:: PROVIDED RECORDS ::

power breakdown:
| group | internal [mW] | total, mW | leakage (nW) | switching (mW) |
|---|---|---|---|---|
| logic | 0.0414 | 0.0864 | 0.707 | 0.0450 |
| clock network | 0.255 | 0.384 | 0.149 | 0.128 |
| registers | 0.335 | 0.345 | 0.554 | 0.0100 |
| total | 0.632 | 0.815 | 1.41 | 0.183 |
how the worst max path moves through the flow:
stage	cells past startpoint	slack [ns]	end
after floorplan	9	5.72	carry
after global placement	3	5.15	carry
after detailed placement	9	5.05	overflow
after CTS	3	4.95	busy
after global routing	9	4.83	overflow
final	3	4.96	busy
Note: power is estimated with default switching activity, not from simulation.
### config.mk
export PLATFORM = sky130hd
export DESIGN_NAME = bit_count_scan_flat
export DESIGN_NICKNAME = d
export VERILOG_FILES = /design/src/rtl/bit_count_scan_if.sv /design/src/rtl/bit_count_scan.sv /design/src/flat_wrapper.sv
export SDC_FILE = /design/constraint.sdc
export NUM_CORES = 1
export LEC_CHECK = 0
export ABC_AREA = 1
export CAP_MARGIN = 0
export CELL_PAD_IN_SITES_DETAIL_PLACEMENT = 2
export CELL_PAD_IN_SITES_GLOBAL_PLACEMENT = 2
export CORE_UTILIZATION = 24
export CTS_CLUSTER_DIAMETER = 150
export DETAILED_ROUTE_END_ITERATION = 10
export PLACE_DENSITY = 0.79
export SLEW_MARGIN = 20
export SYNTH_ARGS = -nofsm -noshare
export SYNTH_HDL_FRONTEND = slang
export SYNTH_SLANG_ARGS = --single-unit
### constraint.sdc
create_clock -name clk -period 0.8 [get_ports clk]
set_clock_uncertainty 0.1 [all_clocks]
set_input_delay 0.16 -clock clk [delete_from_list [all_inputs] [get_ports clk]]
set_output_delay 0.16 -clock clk [all_outputs]
set_load 0.05 [all_outputs]
==> config.mk <==
export PLATFORM = sky130hd
export DESIGN_NAME = fetch_unit
export DESIGN_NICKNAME = d
export VERILOG_FILES = /design/src/rtl/fetch_unit.sv
export SDC_FILE = /design/constraint.sdc
export NUM_CORES = 1
export LEC_CHECK = 0
export CORE_ASPECT_RATIO = 1.1
export CORE_MARGIN = 2
export CORE_UTILIZATION = 45
export DETAILED_ROUTE_END_ITERATION = 12
export PLACE_DENSITY = 0.65
export SLEW_MARGIN = 25
export SYNTH_ARGS = -nofsm -noshare
export SYNTH_HDL_FRONTEND = slang
export SYNTH_SLANG_ARGS = --single-unit
==> constraint.sdc <==
create_clock -name clk -period 4 [get_ports clk]
set_clock_uncertainty 0.15 [all_clocks]
set_input_delay 0.4 -clock clk [delete_from_list [all_inputs] [get_ports clk]]
set_output_delay 0.4 -clock clk [all_outputs]
set_load 0.1 [all_outputs]
==> src/rtl/fetch_unit.sv <==
// -----------------------------------------------------------------------------
// fetch_unit
//
// Front-end fetch stage of the Tomasulo core. Takes the current fetch address
// from the PC generator and issues instruction-memory reads under a credit
// scheme. Returned words are buffered in order, as {pc, instr} pairs, for
// decode.
//
// Credit: a request is issued only when
//   - fewer than MAX_INFLIGHT requests are outstanding, and
//   - every outstanding request already owns a free queue slot.
// Because of this, an IMEM response always finds room in the queue.
//
// Flush empties the queue at once. It also arms a drop counter so that the
// responses still owed for pre-flush requests are discarded on arrival.
//
// Build option: define FETCH_BYPASS_EN to let a response arriving at an empty
// queue appear on fq_* in the same cycle. If decode takes it in that cycle,
// it is never written. Without the macro, fq_* come only from the queue
// registers, so a response is visible one cycle after it arrives.
// -----------------------------------------------------------------------------
module fetch_unit #(
    parameter int DEPTH        = 4,
    parameter int MAX_INFLIGHT = 2,
    parameter int XLEN         = 32
) (
    input  logic                     clk,
    input  logic                     rst,
    input  logic [XLEN-1:0]          pc,
    output logic                     stall,
    input  logic                     flush,
    output logic                     imem_req_valid,
    input  logic                     imem_req_ready,
    output logic [XLEN-1:0]          imem_req_addr,
    input  logic                     imem_resp_valid,
    input  logic [XLEN-1:0]          imem_resp_data,
    output logic                     fq_valid,
    input  logic                     fq_ready,
    output logic [XLEN-1:0]          fq_pc,
    output logic [XLEN-1:0]          fq_instr,
    output logic [$clog2(DEPTH):0]   fq_count
);

    // Queue pointer and counter widths.
    localparam int PW = $clog2(DEPTH);
    localparam int CW = PW + 1;

    // Outstanding requests can never exceed DEPTH, whatever MAX_INFLIGHT is.
    // The in-flight PC FIFO therefore needs at most DEPTH entries.
    localparam int IF_DEPTH = (MAX_INFLIGHT > DEPTH) ? DEPTH : MAX_INFLIGHT;
    localparam int IW       = (IF_DEPTH > 1) ? $clog2(IF_DEPTH) : 1;

    localparam logic [CW-1:0] DEPTH_C    = CW'(DEPTH);
    localparam logic [CW-1:0] IF_DEPTH_C = CW'(IF_DEPTH);
    localparam logic [IW-1:0] IF_LAST    = IW'(IF_DEPTH - 1);

    // Fetch queue storage: PC and instruction for each entry.
    logic [XLEN-1:0] q_pc    [DEPTH];
    logic [XLEN-1:0] q_instr [DEPTH];
    logic [PW-1:0]   head;
    logic [PW-1:0]   tail;
    logic [CW-1:0]   count;

    // In-flight bookkeeping.
    // if_pc holds the PC of each outstanding request, oldest first.
    logic [XLEN-1:0] if_pc [IF_DEPTH];
    logic [IW-1:0]   if_head;
    logic [IW-1:0]   if_tail;
    logic [CW-1:0]   inflight;
    logic [CW-1:0]   drop_cnt;

    // Per-cycle decisions.
    logic            credit_ok;
    logic            can_issue;
    logic            issue;
    logic            resp;
    logic            resp_keep;
    logic            resp_drop;
    logic [XLEN-1:0] resp_pc;
    logic            q_empty;
    logic            enq;
    logic            deq;
`ifdef FETCH_BYPASS_EN
    logic            bypass;
`endif

    // The in-flight FIFO depth need not be a power of two, so it wraps
    // explicitly.
    function automatic logic [IW-1:0] if_next(input logic [IW-1:0] p);
        return (p == IF_LAST) ? '0 : p + IW'(1);
    endfunction

    // Credit check and request issue; stall tells the PC generator to hold.
    always_comb begin
        // NOTE: every always_comb output gets a default first so no path
        // can leave it unassigned and infer a latch.
        credit_ok      = 1'b0;
        can_issue      = 1'b0;
        issue          = 1'b0;
        credit_ok      = (inflight < IF_DEPTH_C) && ((count + inflight) < DEPTH_C);
        can_issue      = !rst && !flush && credit_ok;
        issue          = can_issue && imem_req_ready;
        imem_req_valid = can_issue;
        imem_req_addr  = pc;
        stall          = !issue;
    end

    // Classify this cycle's IMEM response as kept or dropped.
    always_comb begin
        resp      = 1'b0;
        resp_keep = 1'b0;
        resp_drop = 1'b0;
        // A response with nothing outstanding belongs to a request made
        // before reset; it is ignored.
        resp      = imem_resp_valid && (inflight != '0);
        resp_drop = resp && (drop_cnt != '0);
        resp_keep = resp && (drop_cnt == '0);
        resp_pc   = if_pc[if_head];
    end

    // Queue head presentation and enqueue/dequeue decisions.
    always_comb begin
        q_empty  = (count == '0);
        deq      = fq_ready && !q_empty;
        enq      = 1'b0;
        fq_valid = 1'b0;
        fq_pc    = '0;
        fq_instr = '0;
`ifdef FETCH_BYPASS_EN
        bypass   = resp_keep && q_empty && !flush && !rst;
        enq      = resp_keep && !(bypass && fq_ready);
        fq_valid = !q_empty || bypass;
        if (!q_empty) begin
            fq_pc    = q_pc[head];
            fq_instr = q_instr[head];
        end else if (bypass) begin
            fq_pc    = resp_pc;
            fq_instr = imem_resp_data;
        end
`else
        enq      = resp_keep;
        fq_valid = !q_empty;
        if (!q_empty) begin
            fq_pc    = q_pc[head];
            fq_instr = q_instr[head];
        end
`endif
        fq_count = count;
    end

    // Control state: pointers, occupancy, credit and drop counters.
    // Flush wins over enqueue and dequeue.
    always_ff @(posedge clk) begin
        // NOTE: sequential state uses non-blocking assignments only, so
        // every register samples pre-edge values regardless of block order.
        if (rst) begin
            head     <= '0;
            tail     <= '0;
            count    <= '0;
            inflight <= '0;
            drop_cnt <= '0;
            if_head  <= '0;
            if_tail  <= '0;
        end else begin
            if (resp) begin
                if_head <= if_next(if_head);
            end
            if (issue) begin
                if_tail <= if_next(if_tail);
            end
            if (flush) begin
                // Nothing issues in a flush cycle.
                // Every request still owed after this cycle gets dropped.
                head     <= '0;
                tail     <= '0;
                count    <= '0;
                inflight <= inflight - CW'(resp);
                drop_cnt <= inflight - CW'(resp);
            end else begin
                if (enq) begin
                    tail <= tail + PW'(1);
                end
                if (deq) begin
                    head <= head + PW'(1);
                end
                count    <= count + CW'(enq) - CW'(deq);
                inflight <= inflight + CW'(issue) - CW'(resp);
                if (resp_drop) begin
                    drop_cnt <= drop_cnt - CW'(1);
                end
            end
        end
    end

    // Payload storage: queue entries and in-flight PCs.
    always_ff @(posedge clk) begin
        // NOTE: storage arrays are not reset; the pointers and counters
        // above decide which entries are meaningful.
        if (!rst && !flush && enq) begin
            q_pc[tail]    <= resp_pc;
            q_instr[tail] <= imem_resp_data;
        end
        if (issue) begin
            if_pc[if_tail] <= pc;
        end
    end

    // Invariants: the credit scheme never over-commits the queue, and the
    // drop counter never exceeds the number of requests still owed.
    a_no_overcommit: assert property (@(posedge clk) disable iff (rst)
        (count + inflight) <= DEPTH_C);
    a_drop_bounded: assert property (@(posedge clk) disable iff (rst)
        drop_cnt <= inflight);

endmodule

:::

**REQUIREMENT**
Everything above from the line containing "current fetch address" down to the line containing "at an empty" is to be transcribed exactly, with both of those lines included and nothing else added.

**RESULT**
// Front-end fetch stage of the Tomasulo core. Takes the current fetch address
// from the PC generator and issues instruction-memory reads under a credit
// scheme. Returned words are buffered in order, as {pc, instr} pairs, for
// decode.
//
// Credit: a request is issued only when
//   - fewer than MAX_INFLIGHT requests are outstanding, and
//   - every outstanding request already owns a free queue slot.
// Because of this, an IMEM response always finds room in the queue.
//
// Flush empties the queue at once. It also arms a drop counter so that the
// responses still owed for pre-flush requests are discarded on arrival.
//
// Build option: define FETCH_BYPASS_EN to let a response arriving at an empty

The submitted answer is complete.